日本ミシュランタイヤは6月19日、新型「ミシュラン・パイロットスポーツ・エンデュランス」が2026年ル・マン24時間レースで優れたロングライフ性能とパフォーマンスを発揮したと発表した。
再生可能素材・リサイクル材料50%で構成された2026年新型ミシュラン・パイロットスポーツ・エンデュランスは2025年と比べて約1秒速いハイパーカー時代のレースラップ記録を樹立し、非常に高いパフォーマンスを実現した。
ウォームアップ性能の向上とタイヤの作動領域の拡大により、タイヤの耐久性が重要な要素となる激しくスピーディーなレースが実現した。ハイパーカーチームは3種類のコンパウンドの中から選択して3スティントを走り切り、中には4スティントをこなしたチームもあった。

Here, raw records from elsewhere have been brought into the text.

<file path="config.mk">
export PLATFORM = sky130hd
export DESIGN_NAME = adc_autocal_scan_scheduler
export DESIGN_NICKNAME = d
export VERILOG_FILES = /design/src/adc_sched_pkg.sv /design/src/adc_autocal_scan_scheduler.sv
export SDC_FILE = /design/constraint.sdc
export NUM_CORES = 1
export LEC_CHECK = 0
export BUFFER_PORTS_ARGS = -buffer_cell sky130_fd_sc_hd__buf_2
export CORE_MARGIN = 2
export CORE_UTILIZATION = 30
export DETAILED_ROUTE_END_ITERATION = 7
export SLEW_MARGIN = 40
export SYNTH_ARGS = -nofsm -noshare
export SYNTH_HDL_FRONTEND = slang
export SYNTH_SLANG_ARGS = --single-unit
export TNS_END_PERCENT = 5
</file>
<file path="constraint.sdc">
create_clock -name core_clk -period 8.8 [get_ports core_clk]
set_clock_uncertainty 0.05 [all_clocks]
set_input_delay 0 -clock core_clk [delete_from_list [all_inputs] [get_ports core_clk]]
set_output_delay 0 -clock core_clk [all_outputs]
set_load 0.01 [all_outputs]
</file>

同社の長年のエンデュランスパートナーであるトヨタレーシングは、ミシュラン・モータースポーツチームのテクニカルアドバイザーのサポートを受けてタイヤ管理の最適化を図り、レースを完璧にコントロールして総合優勝を果たした。
第94回ル・マン24時間レースを機に同社はより持続可能なモータースポーツへの新たな一歩を踏み出し、パートナーに50%の再生可能素材・リサイクル材料を使用した新しい「ミシュラン・パイロットスポーツ・エンデュランス」を提供した。
この2026年モデルの持つ安定性と優れたロングライフ性能により、多くのハイパーカーチームは3スティント、さらには4スティント戦略を導入することができ、最終的にレース中に使用されるタイヤの数を大幅に減らすことを可能にした。ほとんどのチームが使用可能な14セット(56本)のうち最大でも12セット(48本)のタイヤの消費でレースを終えている。これは2025年モデルと比べて約150本の使用タイヤの削減にあたる。

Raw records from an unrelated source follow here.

<file path="src/design/sbsf_pkg.sv">
// Constants, register map and carrier types of the serial buffer flag block.
`default_nettype none
package sbsf_pkg;
  localparam int CLK_PERIOD_NS = 8;
  localparam int SCK_HALF_NS   = 64;
  localparam int SCK_HALF_CYC  =
    (SCK_HALF_NS + CLK_PERIOD_NS - 1) / CLK_PERIOD_NS;
  localparam int DIV_W         = $clog2(SCK_HALF_CYC + 1);

  localparam logic [4:0] ADR_STAT = 5'h00;
  localparam logic [4:0] ADR_CTRL = 5'h04;
  localparam logic [4:0] ADR_BUF  = 5'h08;
  localparam logic [4:0] ADR_ISTA = 5'h0C;
  localparam logic [4:0] ADR_IEN  = 5'h10;
  localparam logic [4:0] ADR_ICLR = 5'h14;

  localparam int STAT_EN   = 15;
  localparam int STAT_SIDL = 13;
  localparam int STAT_ROV  = 6;
  localparam int STAT_TBF  = 1;
  localparam int STAT_RBF  = 0;

  localparam int IRQ_RX = 0;
  localparam int IRQ_TX = 1;
  localparam int IRQ_OV = 2;
  localparam int IRQ_W  = 3;

  localparam logic [4:0] WORD_BITS = 5'h10;
  localparam logic [4:0] BYTE_BITS = 5'h08;

  typedef struct packed {
    logic [2:0] rsvd;
    logic       dis_sck;
    logic       dis_sdo;
    logic       mode16;
    logic       smp;
    logic       cke;
    logic       ssen;
    logic       ckp;
    logic       msten;
    logic [2:0] spre;
    logic [1:0] ppre;
  } sbsf_ctrl_t;

  typedef struct packed {
    logic        cyc;
    logic        stb;
    logic        we;
    logic [3:0]  sel;
    logic [4:0]  adr;
    logic [31:0] dat;
  } sbsf_wb_req_t;

  typedef enum {M_IDLE, M_RUN} sbsf_mstate_t;
endpackage
`default_nettype wire

</file>
<file path="src/design/sbsf_core.sv">
// Wishbone slave, shift engine and status flags of the serial port.
//
// The implementer's own choices: register access over Wishbone and the address map.
`default_nettype none
module sbsf_core (
  input  wire logic        clk_i,    // 125 MHz clock
  input  wire logic        rst_i,    // Synchronous reset, high
  input  wire logic        wb_cyc_i, // Bus cycle
  input  wire logic        wb_stb_i, // Bus strobe
  input  wire logic        wb_we_i,  // Write enable
  input  wire logic [3:0]  wb_sel_i, // Byte lanes
  input  wire logic [4:0]  wb_adr_i, // Byte address
  input  wire logic [31:0] wb_dat_i, // Write data
  output logic      [31:0] wb_dat_o, // Read data
  output logic             wb_ack_o, // Acknowledge
  output logic             irq_o,    // Interrupt level
  input  wire logic        sck_i,    // Shift clock pin in
  output logic             sck_o,    // Shift clock pin out
  output logic             sck_oe_o, // Shift clock drive enable
  input  wire logic        sdi_i,    // Serial data in
  output logic             sdo_o,    // Serial data out
  output logic             sdo_oe_o, // Serial data drive enable
  input  wire logic        ss_n_i    // Slave select, low
);
  localparam int DIV_W = sbsf_pkg::DIV_W;
  localparam logic [DIV_W-1:0] HALF_LAST =
    DIV_W'(sbsf_pkg::SCK_HALF_CYC - 1);

  logic sck_m, sck_s, sck_d, sdi_m, sdi_s, ssn_m, ssn_s;
  always_ff @(posedge clk_i) begin
    sck_m <= sck_i;
    sck_s <= sck_m;
    sck_d <= sck_s;
    sdi_m <= sdi_i;
    sdi_s <= sdi_m;
    ssn_m <= ss_n_i;
    ssn_s <= ssn_m;
  end

  sbsf_pkg::sbsf_wb_req_t req;
  assign req = '{wb_cyc_i, wb_stb_i, wb_we_i, wb_sel_i, wb_adr_i, wb_dat_i};

  sbsf_pkg::sbsf_ctrl_t  ctrl, next_ctrl;
  sbsf_pkg::sbsf_mstate_t mst, next_mst;
  logic                   en, next_en, sidl, next_sidl;
  logic [15:0]            txb, next_txb, sr, next_sr;
  logic [15:0]            rx_sh, next_rx_sh, rxb, next_rxb;
  logic                   tbf, next_tbf, rbf, next_rbf, rov, next_rov;
  logic                   busy, next_busy, phase, next_phase;
  logic [DIV_W-1:0]       div, next_div;
  logic [5:0]             edges, next_edges;
  logic [4:0]             samples, next_samples;
  logic [sbsf_pkg::IRQ_W-1:0] istat, next_istat, ien, next_ien;
  logic                   next_ack, next_irq;
  logic [31:0]            next_dat;
  logic                   next_sck, next_sck_oe, next_sdo, next_sdo_oe;
  logic                   hit, wr, rd_buf, wr_buf, rov_clr;
  logic                   tick, lead, trail, sample, shift, load, done;
  logic [4:0]             nbits;
  logic [15:0]            word;
  logic [sbsf_pkg::IRQ_W-1:0] ev, clr;

  function automatic logic [15:0] merge16(input logic [15:0] old,
                                          input logic [15:0] dat,
                                          input logic [1:0]  sel);
    merge16 = {sel[1] ? dat[15:8] : old[15:8],
               sel[0] ? dat[7:0]  : old[7:0]};
  endfunction

  always_comb begin
    next_ctrl    = ctrl;
    next_mst     = mst;
    next_en      = en;
    next_sidl    = sidl;
    next_txb     = txb;
    next_sr      = sr;
    next_rx_sh   = rx_sh;
    next_rxb     = rxb;
    next_tbf     = tbf;
    next_rbf     = rbf;
    next_rov     = rov;
    next_busy    = busy;
    next_phase   = phase;
    next_div     = div;
    next_edges   = edges;
    next_samples = samples;
    next_ien     = ien;
    ev           = '0;
    clr          = '0;
    load         = 1'b0;
    done         = 1'b0;
    word         = '0;
    tick         = 1'b0;
    lead         = 1'b0;
    trail        = 1'b0;
    nbits = ctrl.mode16 ? sbsf_pkg::WORD_BITS : sbsf_pkg::BYTE_BITS;

    // Writes and read side effects land on the edge that carries ack.
    hit     = req.cyc & req.stb;
    wr      = hit & req.we & wb_ack_o;
    rd_buf  = hit & ~req.we & wb_ack_o & (req.adr == sbsf_pkg::ADR_BUF);
    wr_buf  = wr & (req.adr == sbsf_pkg::ADR_BUF) & (|req.sel[1:0]);
    rov_clr = wr & (req.adr == sbsf_pkg::ADR_STAT) & req.sel[0] &
              ~req.dat[sbsf_pkg::STAT_ROV];
    next_ack = hit & ~wb_ack_o;

    if (wr && req.adr == sbsf_pkg::ADR_STAT && req.sel[1]) begin
      next_en   = req.dat[sbsf_pkg::STAT_EN];
      next_sidl = req.dat[sbsf_pkg::STAT_SIDL];
    end
    if (wr && req.adr == sbsf_pkg::ADR_CTRL) begin
      next_ctrl      = merge16(ctrl, req.dat[15:0], req.sel[1:0]);
      next_ctrl.rsvd = '0;
    end
    if (wr && req.adr == sbsf_pkg::ADR_IEN && req.sel[0])
      next_ien = req.dat[sbsf_pkg::IRQ_W-1:0];
    if (wr && req.adr == sbsf_pkg::ADR_ICLR && req.sel[0])
      clr = req.dat[sbsf_pkg::IRQ_W-1:0];
    if (wr_buf)
      next_txb = merge16(txb, req.dat[15:0], req.sel[1:0]);

    // Edge finding: the divider in master mode, the pin in slave mode.
    if (ctrl.msten) begin
      tick  = (mst == sbsf_pkg::M_RUN) && (div == HALF_LAST);
      lead  = tick & ~phase;
      trail = tick & phase;
    end else if (en && !(ctrl.ssen && ssn_s)) begin
      lead  = (sck_s ^ ctrl.ckp) & ~(sck_d ^ ctrl.ckp);
      trail = ~(sck_s ^ ctrl.ckp) & (sck_d ^ ctrl.ckp);
    end
    sample = ctrl.cke ? lead : trail;
    shift  = (ctrl.cke ? trail : lead) && (samples != '0);

    if (mst == sbsf_pkg::M_RUN) begin
      next_div = tick ? '0 : DIV_W'(div + 1'b1);
      if (tick) begin
        next_phase = ~phase;
        next_edges = edges + 6'h01;
        if (edges + 6'h01 == {nbits, 1'b0})
          next_mst = sbsf_pkg::M_IDLE;
      end
    end

    if (shift)
      next_sr = {sr[14:0], 1'b0};
    if (sample) begin
      next_rx_sh   = {rx_sh[14:0], sdi_s};
      next_samples = samples + 5'h01;
      if (samples + 5'h01 == nbits) begin
        done         = 1'b1;
        next_samples = '0;
        next_busy    = 1'b0;
        word = ctrl.mode16 ? next_rx_sh : {8'h00, next_rx_sh[7:0]};
      end
    end
    // A frame cut by deselect ends here so the next word can still load.
    if (!ctrl.msten && ctrl.ssen && ssn_s) begin
      next_samples = '0;
      if (samples != '0)
        next_busy = 1'b0;
    end

    // Hand the waiting word to the shift register.
    if (en && tbf && ctrl.msten && mst == sbsf_pkg::M_IDLE) begin
      load       = 1'b1;
      next_mst   = sbsf_pkg::M_RUN;
      next_div   = '0;
      next_edges = '0;
      next_phase = 1'b0;
    end else if (en && tbf && !ctrl.msten && !busy && samples == '0) begin
      load      = 1'b1;
      next_busy = 1'b1;
    end
    if (load) begin
      next_sr  = txb;
      next_tbf = 1'b0;
      ev[sbsf_pkg::IRQ_TX] = 1'b1;
    end
    if (wr_buf)
      next_tbf = 1'b1;

    if (rd_buf)
      next_rbf = 1'b0;
    if (rov_clr)
      next_rov = 1'b0;
    if (done) begin
      if (rbf && !rd_buf) begin
        next_rov = 1'b1;
        ev[sbsf_pkg::IRQ_OV] = 1'b1;
      end else begin
        next_rxb = word;
        next_rbf = 1'b1;
        ev[sbsf_pkg::IRQ_RX] = 1'b1;
      end
    end

    if (!en) begin
      next_mst     = sbsf_pkg::M_IDLE;
      next_samples = '0;
      next_busy    = 1'b0;
      next_phase   = 1'b0;
    end

    next_istat = (istat & ~clr) | ev;
    next_irq   = |(next_istat & next_ien);

    next_dat = '0;
    if (hit && !wb_ack_o) begin
      case (req.adr)
        sbsf_pkg::ADR_STAT: begin
          next_dat[sbsf_pkg::STAT_EN]   = en;
          next_dat[sbsf_pkg::STAT_SIDL] = sidl;
          next_dat[sbsf_pkg::STAT_ROV]  = rov;
          next_dat[sbsf_pkg::STAT_TBF]  = tbf;
          next_dat[sbsf_pkg::STAT_RBF]  = rbf;
        end
        sbsf_pkg::ADR_CTRL: next_dat[15:0] = ctrl;
        sbsf_pkg::ADR_BUF:  next_dat[15:0] = rxb;
        sbsf_pkg::ADR_ISTA: next_dat[sbsf_pkg::IRQ_W-1:0] = istat;
        sbsf_pkg::ADR_IEN:  next_dat[sbsf_pkg::IRQ_W-1:0] = ien;
        default:            next_dat = '0;
      endcase
    end

    next_sck_oe = en & ctrl.msten & ~ctrl.dis_sck;
    next_sck    = ctrl.ckp ^ next_phase;
    next_sdo    = ctrl.mode16 ? next_sr[15] : next_sr[7];
    next_sdo_oe = en & ~ctrl.dis_sdo &
                  (ctrl.msten | ~ctrl.ssen | ~ssn_s);
  end

  always_ff @(posedge clk_i) begin
    if (rst_i) begin
      ctrl     <= '0;
      mst      <= sbsf_pkg::M_IDLE;
      en       <= 1'b0;
      sidl     <= 1'b0;
      txb      <= '0;
      sr       <= '0;
      rx_sh    <= '0;
      rxb      <= '0;
      tbf      <= 1'b0;
      rbf      <= 1'b0;
      rov      <= 1'b0;
      busy     <= 1'b0;
      phase    <= 1'b0;
      div      <= '0;
      edges    <= '0;
      samples  <= '0;
      istat    <= '0;
      ien      <= '0;
      wb_ack_o <= 1'b0;
      wb_dat_o <= '0;
      irq_o    <= 1'b0;
      sck_o    <= 1'b0;
      sck_oe_o <= 1'b0;
      sdo_o    <= 1'b0;
      sdo_oe_o <= 1'b0;
    end else begin
      ctrl     <= next_ctrl;
      mst      <= next_mst;
      en       <= next_en;
      sidl     <= next_sidl;
      txb      <= next_txb;
      sr       <= next_sr;
      rx_sh    <= next_rx_sh;
      rxb      <= next_rxb;
      tbf      <= next_tbf;
      rbf      <= next_rbf;
      rov      <= next_rov;
      busy     <= next_busy;
      phase    <= next_phase;
      div      <= next_div;
      edges    <= next_edges;
      samples  <= next_samples;
      istat    <= next_istat;
      ien      <= next_ien;
      wb_ack_o <= next_ack;
      wb_dat_o <= next_dat;
      irq_o    <= next_irq;
      sck_o    <= next_sck;
      sck_oe_o <= next_sck_oe;
      sdo_o    <= next_sdo;
      sdo_oe_o <= next_sdo_oe;
    end
  end
endmodule
`default_nettype wire

</file>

レース中の最速ラップも約1秒短縮され、2026年の「ミシュラン・パイロットスポーツ・エンデュランス」はハイパーカー時代の最速タイヤとなった。その構造に使用される素材と性能の両面においてこれほど高度な技術水準を備えたタイヤが実際の競技で使用されたことはかつてなかった。2026年ル・マン24時間レースのハイパーカーカテゴリーにエントリーした全18台に対し、24時間レースにおけるタイヤの最大使用枠は一律に14セット(56本)と定められており、これを1本たりとも超えることは許されない。
各チームは3種類のコンパウンド(ソフト、ミディアム、ハード)から自由にタイヤを選択してレースに臨んだが、全てのコンパウンドにおいて安定した非常に高いパフォーマンスを発揮し、2025年モデルよりさらなる向上が認められた。

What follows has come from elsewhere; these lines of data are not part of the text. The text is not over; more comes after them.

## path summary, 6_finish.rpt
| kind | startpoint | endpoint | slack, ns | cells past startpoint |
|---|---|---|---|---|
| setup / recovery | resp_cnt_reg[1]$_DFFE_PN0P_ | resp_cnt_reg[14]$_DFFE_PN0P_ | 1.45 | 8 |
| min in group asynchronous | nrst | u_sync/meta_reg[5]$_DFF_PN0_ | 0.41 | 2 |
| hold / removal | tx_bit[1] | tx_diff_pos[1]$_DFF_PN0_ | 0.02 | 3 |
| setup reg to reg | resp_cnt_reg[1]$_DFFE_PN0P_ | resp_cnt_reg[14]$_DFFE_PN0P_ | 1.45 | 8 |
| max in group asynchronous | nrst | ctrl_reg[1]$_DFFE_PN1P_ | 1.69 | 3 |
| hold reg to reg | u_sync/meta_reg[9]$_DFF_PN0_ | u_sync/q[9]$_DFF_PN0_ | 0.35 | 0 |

レース開始数時間は、ハイパーカーの装着タイヤがハードタイヤとミディアムタイヤに分かれたが、全チームが3スティントを連続走行した。そしてコースの路面温度が下がるにつれて、日没後の最初の数時間はミディアムタイヤが理想的な選択肢として浮上してきた。
ミディアムタイヤを装着した51号車フェラーリ499Pはピエル・グイディ、カラド、ジョヴィナッツィが4スティントで合計49周、約670kmを走行した。夜中になり路温が下がってくると、タイヤ側面に白いマーキングがされた「ミシュラン・パイロットスポーツ・エンデュランス」のソフトタイヤが登場する。ブエミ、ハートリー、平川の8号車トヨタTR010ハイブリッドは、セバスチャン・ブエミとブレンドン・ハートリーが順にドライブし、このソフトタイヤで4スティント、47周を走りきり翌朝早くには再びミディアムタイヤに切り替わる。
その後、ハイパーカーの全車は日曜午後までミディアムタイヤで走行を続けた。残り2時間となり路面温度は50℃を超えてくると、フェラーリAFコルセやプジョー・スポールを含む一部のチームはミディアムタイヤをハードタイヤに交換した。
特にレースの終盤、BMW M Team WRTとトヨタレーシングの激しい争いが繰り広げられたが、トヨタレーシングが勝利した。#7トヨタTR010ハイブリッド(コンウェイ、小林、デ・フリース)が最初にフィニッシュラインを通過し、#20BMW MハイブリッドV8(フラインス、ラスト、ファン・デル・リンデ)が続いた、#8トヨタTR010ハイブリッドは決勝で激しい追走を繰り広げ表彰台に入った。
次戦のFIAーWEC世界耐久選手権は7月10日~12日にかけてブラジルで開催され、サンパウロ6時間レースとして開催される。